Review | Fly Me to the Moon movie review: Hong Kong writer Sasha Chuk makes directing debut with wistful coming-of-age drama
4/5 stars
Fly Me to the Moon is a touching coming-of-age drama about a young immigrant from mainland China who must balance her quest for happiness with the reality of living with a drug-addicted father at home – as well as being an outsider in Hong Kong.
Screenwriter, director and actress Sasha Chuk Tsz-yin has, with this adaptation of a short novel partly based on her own childhood, announced herself as an exciting new voice of Hong Kong cinema – but her serene feature debut may not readily endear her to the city’s mainstream crowd.
The film is a wistful tale of family trauma that gradually reveals a range of emotions in three acts. It opens in 1997 when Hunan native Yuen (Chloe Hui Ho-yee) moves to Hong Kong with her mother to reunite with her father, Kok-man (Wu Kang-ren), who has smuggled himself into the city years earlier.
While the kid is happy to be joined by her younger sister Kuet shortly afterwards, Yuen’s everyday life is coloured by her experiences with poverty and discrimination against migrants from mainland China. And then there is the drug addiction of her father, who is in and out of prison.
When the story picks up again in 2007, Yuen (Yoyo Tse Wing-yan) is trying to find solace in a delinquent boyfriend, while Kuet (Natalie Hsu En-yi) is doing her very best to blend in with her classmates – but neither manages to completely escape from the influence of their father.
The second half of Chuk’s film jumps forward to 2017 and sees the filmmaker play the adult Yuen, now a tour guide who indulges in casual romantic relationships. Her fractured family’s chances for a reconciliation dim with Kuet (Angela Yuen Lai-lam) in legal trouble and Kok-man’s health declining.

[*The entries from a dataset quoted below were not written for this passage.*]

**src/rtl/frame_interval_moving_average_defines.svh**
```systemverilog
// ----------------------------------------------------------------------------
// Frame interval moving average: assertion macros
// Concurrent assertion wrappers; empty when SYNTHESIS is defined.
// ----------------------------------------------------------------------------
`ifndef FRAME_INTERVAL_MOVING_AVERAGE_DEFINES_SVH
`define FRAME_INTERVAL_MOVING_AVERAGE_DEFINES_SVH

`ifndef SYNTHESIS

// Check that cons holds in the same cycle as ante.
`define FIMA_ASSERT_IMP(lbl, clk, rst, ante, cons, msg) \
   lbl: assert property (@(posedge clk) disable iff (rst) (ante) |-> (cons)) \
      else $error(msg);

// Check that cons holds in the cycle after ante.
`define FIMA_ASSERT_NXT(lbl, clk, rst, ante, cons, msg) \
   lbl: assert property (@(posedge clk) disable iff (rst) (ante) |=> (cons)) \
      else $error(msg);

`else

`define FIMA_ASSERT_IMP(lbl, clk, rst, ante, cons, msg)
`define FIMA_ASSERT_NXT(lbl, clk, rst, ante, cons, msg)

`endif

`endif

```
**src/rtl/fima_pkg.sv**
```systemverilog
// ----------------------------------------------------------------------------
// Frame interval moving average: package
// Field widths, register map, reset values and controller states.
// ----------------------------------------------------------------------------
package fima_pkg;

   localparam int unsigned WINDOW_DEFAULT = 50;

   localparam int unsigned STAMP_W    = 64;
   localparam int unsigned AVG_W      = 32;
   localparam int unsigned COUNT_W    = 6;
   localparam int unsigned CSR_DATA_W = 32;
   localparam int unsigned CSR_ADDR_W = 3;

   localparam logic [AVG_W-1:0] REJECT_LIMIT_RESET = 32'd1000000;

   // word index of a register (byte address bit 2)
   localparam logic REG_REJECT_LIMIT = 1'b0;

   typedef logic [STAMP_W-1:0] stamp_type;
   typedef logic [AVG_W-1:0]   avg_type;
   typedef logic [COUNT_W-1:0] count_type;

   typedef enum logic [2:0] {
      S_IDLE,
      S_CHECK,
      S_UPDATE,
      S_DIVIDE,
      S_DONE
   } state_type;

endpackage

```
**src/rtl/fima_if.sv**
```systemverilog
// ----------------------------------------------------------------------------
// Frame interval moving average: channel interfaces
// Valid/ready channels for timestamp beats and result beats.
// ----------------------------------------------------------------------------
interface fima_req_if;
   logic                valid;
   logic                ready;
   fima_pkg::stamp_type timestamp;

   modport source (output valid, output timestamp, input ready);
   modport sink   (input valid, input timestamp, output ready);
endinterface

interface fima_rsp_if;
   logic                valid;
   logic                ready;
   fima_pkg::avg_type   avg_interval;
   fima_pkg::count_type sample_count;
   logic                accepted;

   modport source (output valid, output avg_interval, output sample_count,
                   output accepted, input ready);
   modport sink   (input valid, input avg_interval, input sample_count,
                   input accepted, output ready);
endinterface

```
**src/rtl/frame_interval_moving_average.sv**
```systemverilog
// ----------------------------------------------------------------------------
// Frame interval moving average
// Windowed mean of frame intervals with outlier rejection.
// ----------------------------------------------------------------------------
// One timestamp beat in, one result beat out. The first beat after reset only
// records the timestamp and returns zeros. Every later beat forms the interval
// to the previous timestamp (modulo 2^64, saturated to 32 bits) and keeps it
// only if it lies closer than reject_limit ticks to the current average; kept
// intervals go into a ring of the last WINDOW intervals held in a single-port
// RAM, and the result carries the truncated mean, the held count and the
// accepted flag. A kept interval passes S_CHECK, S_UPDATE and S_DIVIDE, where
// the bit-serial restoring divider produces one quotient bit per cycle over
// the SUM_W-bit window sum; a rejected interval goes from S_CHECK to S_DONE
// and the priming beat from S_IDLE straight to S_DONE. A new timestamp is
// taken as soon as the controller is idle, even while the previous result
// still waits in the output register. No clearing pass after reset: the held
// count tells which RAM entries are live, so there is no start-up delay.
// reject_limit sits at byte address 0 of the APB-style port (reset 1000000).
// ----------------------------------------------------------------------------
`include "frame_interval_moving_average_defines.svh"

module frame_interval_moving_average #(
   parameter int unsigned WINDOW = fima_pkg::WINDOW_DEFAULT
) (
   input  logic                              clock,
   input  logic                              reset,
   fima_req_if.sink                          req_ch,
   fima_rsp_if.source                        rsp_ch,
   input  logic                              psel,
   input  logic                              penable,
   input  logic                              pwrite,
   input  logic [fima_pkg::CSR_ADDR_W-1:0]   paddr,
   input  logic [fima_pkg::CSR_DATA_W-1:0]   pwdata,
   output logic [fima_pkg::CSR_DATA_W-1:0]   prdata,
   output logic                              pready
);

   import fima_pkg::*;

   localparam int unsigned CNT_W  = $clog2(WINDOW + 1);
   localparam int unsigned SLOT_W = (WINDOW > 1) ? $clog2(WINDOW) : 1;
   localparam int unsigned SUM_W  = AVG_W + CNT_W;
   localparam int unsigned STEP_W = $clog2(SUM_W);

   localparam logic [CNT_W-1:0]  WINDOW_CNT = CNT_W'(WINDOW);
   localparam logic [SLOT_W-1:0] LAST_SLOT  = SLOT_W'(WINDOW - 1);
   localparam logic [STEP_W-1:0] LAST_STEP  = STEP_W'(SUM_W - 1);

   // controller
   state_type state_ff, state_in;

   // block state
   logic                primed_ff;
   logic [STAMP_W-1:0]  last_stamp_ff;
   logic [AVG_W-1:0]    limit_ff;
   logic [SLOT_W-1:0]   slot_ff;
   logic [CNT_W-1:0]    count_ff;
   logic [SUM_W-1:0]    sum_ff;
   logic [AVG_W-1:0]    avg_ff;

   // per-beat working registers
   logic [AVG_W-1:0]    interval_ff;
   logic                take_ff;
   logic [SUM_W-1:0]    div_ff;
   logic [CNT_W-1:0]    rem_ff;
   logic [SUM_W-1:0]    quo_ff;
   logic [STEP_W-1:0]   step_ff;

   // interval ring
   logic [AVG_W-1:0]    window_mem [WINDOW];
   logic [AVG_W-1:0]    rd_data_ff;

   // output register
   logic                rsp_valid_ff;
   logic [AVG_W-1:0]    rsp_avg_ff;
   logic [COUNT_W-1:0]  rsp_count_ff;
   logic                rsp_acc_ff;

   // datapath
   logic                req_fire;
   logic                csr_write;
   logic [STAMP_W-1:0]  stamp_diff;
   logic [AVG_W-1:0]    interval_sat;
   logic [AVG_W-1:0]    deviation;
   logic                dev_ok;
   logic                window_full;
   logic [AVG_W-1:0]    old_interval;
   logic [SUM_W-1:0]    sum_next;
   logic [CNT_W:0]      trial;
   logic                fits;
   logic [CNT_W-1:0]    rem_next;
   logic                div_last;

   // controller outputs
   logic                req_ready;
   logic                mem_re;
   logic                mem_we;
   logic                rsp_load;

   // ------------------------------------------------------------------------
   // Configuration port
   // ------------------------------------------------------------------------
   assign pready    = 1'b1;
   assign csr_write = psel && penable && pwrite && pready
                      && (paddr[CSR_ADDR_W-1] == REG_REJECT_LIMIT);
   assign prdata    = (paddr[CSR_ADDR_W-1] == REG_REJECT_LIMIT) ? limit_ff : '0;

   // ------------------------------------------------------------------------
   // Datapath
   // ------------------------------------------------------------------------
   assign req_fire = req_ch.valid && req_ch.ready;

   // wrap is free: the subtract is modulo 2^64; clamp anything past 32 bits
   assign stamp_diff   = req_ch.timestamp - last_stamp_ff;
   assign interval_sat = (|stamp_diff[STAMP_W-1:AVG_W]) ? '1 : stamp_diff[AVG_W-1:0];

   // outlier test against the average left by the last kept interval
   assign deviation = (interval_ff >= avg_ff) ? (interval_ff - avg_ff)
                                               : (avg_ff - interval_ff);
   assign dev_ok    = deviation < limit_ff;

   // entries beyond the held count are not live and are taken as zero
   assign window_full  = (count_ff == WINDOW_CNT);
   assign old_interval = window_full ? rd_data_ff : '0;
   assign sum_next     = sum_ff - SUM_W'(old_interval) + SUM_W'(interval_ff);

   // restoring divide: shift in one dividend bit, subtract if it fits
   assign trial    = {rem_ff, div_ff[SUM_W-1]};
   assign fits     = trial >= {1'b0, count_ff};
   assign rem_next = fits ? CNT_W'(trial - {1'b0, count_ff}) : CNT_W'(trial);
   assign div_last = (step_ff == LAST_STEP);

   // ------------------------------------------------------------------------
   // Controller: next state
   // ------------------------------------------------------------------------
   always_comb begin
      state_in = state_ff;
      case (state_ff)
         S_IDLE: begin
            if (req_fire) begin
               // priming beat skips straight to the result
               state_in = primed_ff ? S_CHECK : S_DONE;
            end
         end
         S_CHECK: begin
            state_in = dev_ok ? S_UPDATE : S_DONE;
         end
         S_UPDATE: begin
            state_in = S_DIVIDE;
         end
         S_DIVIDE: begin
            if (div_last) begin
               state_in = S_DONE;
            end
         end
         S_DONE: begin
            if (rsp_load) begin
               state_in = S_IDLE;
            end
         end
         default: begin
            state_in = S_IDLE;
         end
      endcase
   end

   // ------------------------------------------------------------------------
   // Controller: outputs
   // ------------------------------------------------------------------------
   always_comb begin
      req_ready = 1'b0;
      mem_re    = 1'b0;
      mem_we    = 1'b0;
      rsp_load  = 1'b0;
      case (state_ff)
         S_IDLE: begin
            req_ready = 1'b1;
         end
         S_CHECK: begin
            // fetch the entry the new interval will replace
            mem_re = dev_ok;
         end
         S_UPDATE: begin
            mem_we = 1'b1;
         end
         S_DIVIDE: begin
         end
         S_DONE: begin
            // hand over once the output register is free or draining
            rsp_load = !rsp_valid_ff || rsp_ch.ready;
         end
         default: begin
         end
      endcase
   end

   assign req_ch.ready = req_ready;

   always_ff @(posedge clock) begin
      if (reset) begin
         state_ff <= S_IDLE;
      end else begin
         state_ff <= state_in;
      end
   end

   // ------------------------------------------------------------------------
   // Interval ring RAM: one port, registered read
   // ------------------------------------------------------------------------
   always_ff @(posedge clock) begin
      if (mem_we) begin
         window_mem[slot_ff] <= interval_ff;
      end
      if (mem_re) begin
         rd_data_ff <= window_mem[slot_ff];
      end
   end

   // ------------------------------------------------------------------------
   // Block state
   // ------------------------------------------------------------------------
   always_ff @(posedge clock) begin
      if (reset) begin
         primed_ff     <= 1'b0;
         last_stamp_ff <= '0;
         limit_ff      <= REJECT_LIMIT_RESET;
         slot_ff       <= '0;
         count_ff      <= '0;
         sum_ff        <= '0;
         avg_ff        <= '0;
         rsp_valid_ff  <= 1'b0;
      end else begin
         if (csr_write) begin
            limit_ff <= pwdata;
         end
         if (req_fire) begin
            primed_ff     <= 1'b1;
            last_stamp_ff <= req_ch.timestamp;
         end
         if (state_ff == S_UPDATE) begin
            sum_ff  <= sum_next;
            slot_ff <= (slot_ff == LAST_SLOT) ? '0 : slot_ff + 1'b1;
            if (!window_full) begin
               count_ff <= count_ff + 1'b1;
            end
         end
         if ((state_ff == S_DIVIDE) && div_last) begin
            // the quotient never exceeds the largest interval
            avg_ff <= {quo_ff[AVG_W-2:0], fits};
         end
         if (rsp_load) begin
            rsp_valid_ff <= 1'b1;
         end else if (rsp_ch.ready) begin
            rsp_valid_ff <= 1'b0;
         end
      end
   end

   // ------------------------------------------------------------------------
   // Working registers and output payload
   // ------------------------------------------------------------------------
   always_ff @(posedge clock) begin
      case (state_ff)
         S_IDLE: begin
            if (req_fire) begin
               interval_ff <= interval_sat;
               take_ff     <= 1'b0;
            end
         end
         S_CHECK: begin
            take_ff <= dev_ok;
         end
         S_UPDATE: begin
            // load the divider with the new sum
            div_ff  <= sum_next;
            rem_ff  <= '0;
            quo_ff  <= '0;
            step_ff <= '0;
         end
         S_DIVIDE: begin
            div_ff  <= div_ff << 1;
            rem_ff  <= rem_next;
            quo_ff  <= {quo_ff[SUM_W-2:0], fits};
            step_ff <= step_ff + 1'b1;
         end
         S_DONE: begin
         end
         default: begin
         end
      endcase
      if (rsp_load) begin
         rsp_avg_ff   <= avg_ff;
         rsp_count_ff <= COUNT_W'(count_ff);
         rsp_acc_ff   <= take_ff;
      end
   end

   assign rsp_ch.valid        = rsp_valid_ff;
   assign rsp_ch.avg_interval = rsp_avg_ff;
   assign rsp_ch.sample_count = rsp_count_ff;
   assign rsp_ch.accepted     = rsp_acc_ff;

   // ------------------------------------------------------------------------
   // Assertions
   // ------------------------------------------------------------------------
   // until the ring is full, the write slot tracks the held count
   `FIMA_ASSERT_IMP(a_slot_tracks_count, clock, reset, count_ff != WINDOW_CNT, CNT_W'(slot_ff) == count_ff, "write slot out of step with held count")
   // a kept interval always leaves a nonzero count and a 32-bit quotient
   `FIMA_ASSERT_IMP(a_kept_count, clock, reset, (state_ff == S_DONE) && take_ff, count_ff != '0, "kept interval with empty window")
   `FIMA_ASSERT_IMP(a_quotient_fits, clock, reset, (state_ff == S_DONE) && take_ff, quo_ff[SUM_W-1:AVG_W] == '0, "average overflows 32 bits")
   // a result load always presents a beat in the next cycle
   `FIMA_ASSERT_NXT(a_load_shows, clock, reset, rsp_load, rsp_valid_ff && (state_ff == S_IDLE), "result load lost")

endmodule
```
**src/flat_wrapper.sv**
```systemverilog
// flat-port wrapper written by rule: the top's interface ports become plain ports
module frame_interval_moving_average_flat import fima_pkg::*;
#(
   parameter int unsigned WINDOW = fima_pkg::WINDOW_DEFAULT
)
  (clock, reset, psel, penable, pwrite, paddr, pwdata, prdata, pready, req_ch_valid, req_ch_timestamp, req_ch_ready, rsp_ch_valid, rsp_ch_avg_interval, rsp_ch_sample_count, rsp_ch_accepted, rsp_ch_ready);
  fima_req_if req_ch_i ();
  fima_rsp_if rsp_ch_i ();
  input  logic clock;
  input  logic reset;
  input  logic psel;
  input  logic penable;
  input  logic pwrite;
  input  logic [fima_pkg::CSR_ADDR_W-1:0] paddr;
  input  logic [fima_pkg::CSR_DATA_W-1:0] pwdata;
  output logic [fima_pkg::CSR_DATA_W-1:0] prdata;
  output logic pready;
  input wire logic [$bits(req_ch_i.valid)-1:0] req_ch_valid;
  input wire logic [$bits(req_ch_i.timestamp)-1:0] req_ch_timestamp;
  output wire logic [$bits(req_ch_i.ready)-1:0] req_ch_ready;
  output wire logic [$bits(rsp_ch_i.valid)-1:0] rsp_ch_valid;
  output wire logic [$bits(rsp_ch_i.avg_interval)-1:0] rsp_ch_avg_interval;
  output wire logic [$bits(rsp_ch_i.sample_count)-1:0] rsp_ch_sample_count;
  output wire logic [$bits(rsp_ch_i.accepted)-1:0] rsp_ch_accepted;
  input wire logic [$bits(rsp_ch_i.ready)-1:0] rsp_ch_ready;
  assign req_ch_i.valid = req_ch_valid;
  assign req_ch_i.timestamp = req_ch_timestamp;
  assign req_ch_ready = req_ch_i.ready;
  assign rsp_ch_valid = rsp_ch_i.valid;
  assign rsp_ch_avg_interval = rsp_ch_i.avg_interval;
  assign rsp_ch_sample_count = rsp_ch_i.sample_count;
  assign rsp_ch_accepted = rsp_ch_i.accepted;
  assign rsp_ch_i.ready = rsp_ch_ready;
  frame_interval_moving_average #(.WINDOW(WINDOW)) u_core (.clock(clock), .reset(reset), .req_ch(req_ch_i), .rsp_ch(rsp_ch_i), .psel(psel), .penable(penable), .pwrite(pwrite), .paddr(paddr), .pwdata(pwdata), .prdata(prdata), .pready(pready));
endmodule
```
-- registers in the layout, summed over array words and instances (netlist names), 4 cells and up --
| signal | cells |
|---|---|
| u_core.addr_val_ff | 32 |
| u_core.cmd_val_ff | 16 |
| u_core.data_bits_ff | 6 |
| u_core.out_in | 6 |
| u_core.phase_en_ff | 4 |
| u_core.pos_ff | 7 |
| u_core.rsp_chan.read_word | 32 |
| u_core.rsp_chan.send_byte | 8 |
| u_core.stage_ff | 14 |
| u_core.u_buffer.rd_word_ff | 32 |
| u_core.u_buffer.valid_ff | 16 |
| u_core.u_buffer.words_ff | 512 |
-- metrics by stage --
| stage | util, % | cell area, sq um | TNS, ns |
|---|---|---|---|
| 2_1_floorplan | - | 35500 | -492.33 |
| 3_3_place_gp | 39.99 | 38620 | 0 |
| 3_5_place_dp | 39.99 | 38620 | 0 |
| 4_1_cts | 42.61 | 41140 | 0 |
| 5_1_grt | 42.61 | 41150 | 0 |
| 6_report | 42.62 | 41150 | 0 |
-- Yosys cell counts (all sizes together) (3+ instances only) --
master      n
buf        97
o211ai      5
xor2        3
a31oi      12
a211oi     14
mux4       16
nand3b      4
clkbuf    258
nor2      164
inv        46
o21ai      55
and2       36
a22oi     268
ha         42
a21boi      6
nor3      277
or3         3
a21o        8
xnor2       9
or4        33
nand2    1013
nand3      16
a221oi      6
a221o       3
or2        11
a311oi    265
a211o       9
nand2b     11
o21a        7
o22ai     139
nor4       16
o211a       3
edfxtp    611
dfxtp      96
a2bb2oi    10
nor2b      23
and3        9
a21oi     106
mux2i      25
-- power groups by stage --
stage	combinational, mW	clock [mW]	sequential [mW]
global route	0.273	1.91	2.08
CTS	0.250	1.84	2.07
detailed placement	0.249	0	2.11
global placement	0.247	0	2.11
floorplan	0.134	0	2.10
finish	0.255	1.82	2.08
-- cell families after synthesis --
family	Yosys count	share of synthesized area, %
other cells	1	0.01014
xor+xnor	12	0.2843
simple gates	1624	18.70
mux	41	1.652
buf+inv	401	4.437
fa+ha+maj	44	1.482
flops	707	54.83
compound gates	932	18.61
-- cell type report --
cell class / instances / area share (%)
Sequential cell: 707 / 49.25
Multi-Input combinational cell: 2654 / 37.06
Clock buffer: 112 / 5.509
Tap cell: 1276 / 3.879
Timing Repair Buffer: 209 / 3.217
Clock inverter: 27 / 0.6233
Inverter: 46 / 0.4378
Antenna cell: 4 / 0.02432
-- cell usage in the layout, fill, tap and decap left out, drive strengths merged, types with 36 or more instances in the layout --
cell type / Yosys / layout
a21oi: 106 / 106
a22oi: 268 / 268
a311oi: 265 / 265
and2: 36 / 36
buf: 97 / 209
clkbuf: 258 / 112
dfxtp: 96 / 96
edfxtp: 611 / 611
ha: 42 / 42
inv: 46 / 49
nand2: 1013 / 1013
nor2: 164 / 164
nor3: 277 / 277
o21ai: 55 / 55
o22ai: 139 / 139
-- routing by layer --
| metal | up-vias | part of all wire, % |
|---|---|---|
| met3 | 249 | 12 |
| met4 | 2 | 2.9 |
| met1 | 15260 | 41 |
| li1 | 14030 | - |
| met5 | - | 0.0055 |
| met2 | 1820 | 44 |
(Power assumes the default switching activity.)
[src/rtl/hcr_pkg.sv]
// shared types, constants and helpers of the hci command responder
package hcr_pkg;

  // counter width and the width shown on the result port
  localparam int unsigned CounterWidth = 32;
  localparam int unsigned CntOutWidth  = 32;
  localparam int unsigned CntExtWidth  =
      (CounterWidth > CntOutWidth) ? CounterWidth : CntOutWidth;

  // request queue between front and back
  localparam int unsigned QueueDepth = 2;
  localparam int unsigned QPtrWidth  = (QueueDepth > 1) ? $clog2(QueueDepth) : 1;
  localparam int unsigned QCntWidth  = $clog2(QueueDepth + 1);

  // packet capture
  localparam logic [8:0] ByteCntMax = 9'd511;
  localparam logic [8:0] HdrBytes   = 9'd4;
  localparam logic [7:0] PktTypeCmd = 8'h01;
  localparam logic [7:0] AdvLenMax  = 8'd31;

  // device address after reset
  localparam logic [47:0] DevAddrReset = 48'h404C_CA45_1E14;

  // event bytes
  localparam logic [7:0] EvtPacket      = 8'h04;
  localparam logic [7:0] EvtCmdComplete = 8'h0E;
  localparam logic [7:0] ParLenShort    = 8'h04;
  localparam logic [7:0] ParLenAddr     = 8'h0A;
  localparam logic [7:0] ParLenVersion  = 8'h0C;
  localparam logic [7:0] NumCmdPkts     = 8'h01;
  localparam logic [7:0] StatusOk       = 8'h00;
  localparam logic [7:0] StatusUnknown  = 8'h01;

  // opcodes
  localparam logic [15:0] OpReset       = 16'h0C03;
  localparam logic [15:0] OpReadAddr    = 16'h1002;
  localparam logic [15:0] OpReadVersion = 16'h1001;
  localparam logic [15:0] OpAdvParam    = 16'h2006;
  localparam logic [15:0] OpAdvData     = 16'h2008;
  localparam logic [15:0] OpAdvEnable   = 16'h200A;

  // event byte positions
  localparam logic [3:0] IdxEvtCode   = 4'd0;
  localparam logic [3:0] IdxSubEvt    = 4'd1;
  localparam logic [3:0] IdxParLen    = 4'd2;
  localparam logic [3:0] IdxNumPkts   = 4'd3;
  localparam logic [3:0] IdxOpLo      = 4'd4;
  localparam logic [3:0] IdxOpHi      = 4'd5;
  localparam logic [3:0] IdxStatus    = 4'd6;
  localparam logic [3:0] IdxPayload   = 4'd7;
  localparam logic [3:0] LastReject   = 4'd0;
  localparam logic [3:0] LastShort    = 4'd6;
  localparam logic [3:0] LastAddr     = 4'd12;
  localparam logic [3:0] LastVersion  = 4'd14;

  // return parameters of read local version
  localparam logic [7:0] VersionBytes [8] = '{
    8'h0C, 8'h01, 8'h00, 8'h0C, 8'h02, 8'h00, 8'h01, 8'h00
  };

  // counter slots
  localparam int unsigned CntAcc   = 0;
  localparam int unsigned CntDone  = 1;
  localparam int unsigned CntStart = 2;
  localparam int unsigned CntStop  = 3;
  localparam int unsigned NumCnt   = 4;

  typedef enum logic [1:0] {
    KindReject,
    KindShort,
    KindAddr,
    KindVersion
  } kind_e;

  // one classified command handed from front to back
  typedef struct packed {
    kind_e       kind;
    logic        known;
    logic [15:0] opcode;
    logic        has_param;
    logic [7:0]  first_param;
  } job_t;

  // one result item
  typedef struct packed {
    logic [7:0]             event_byte;
    logic                   final_byte;
    logic                   rejected;
    logic                   advertising_on;
    logic [4:0]             adv_data_length;
    logic [CntOutWidth-1:0] commands_accepted;
    logic [CntOutWidth-1:0] commands_completed;
    logic [CntOutWidth-1:0] adv_starts;
    logic [CntOutWidth-1:0] adv_stops;
  } res_t;

  // counter value as shown on the port, zero extended or cut
  function automatic logic [CntOutWidth-1:0] cnt_out(input logic [CounterWidth-1:0] c);
    logic [CntExtWidth-1:0] ext;
    ext = CntExtWidth'(c);
    return ext[CntOutWidth-1:0];
  endfunction

endpackage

Despite using a relatively green cast – she herself is acting in her first full-length film – Chuk captivates her audience with a fragmented yet extremely grounded narrative. The sparse use of music before the third act also reflects the confidence that she has in her material.
The greatest compliment I can give Chuk’s film is that it does not feel like an issues movie, even if it touches upon a litany of them – from Hong Kong-China tensions to the prevalence of toxic masculinity.
Her protagonist, hurt but no less valiant, simply gets on with life in the only way she knows.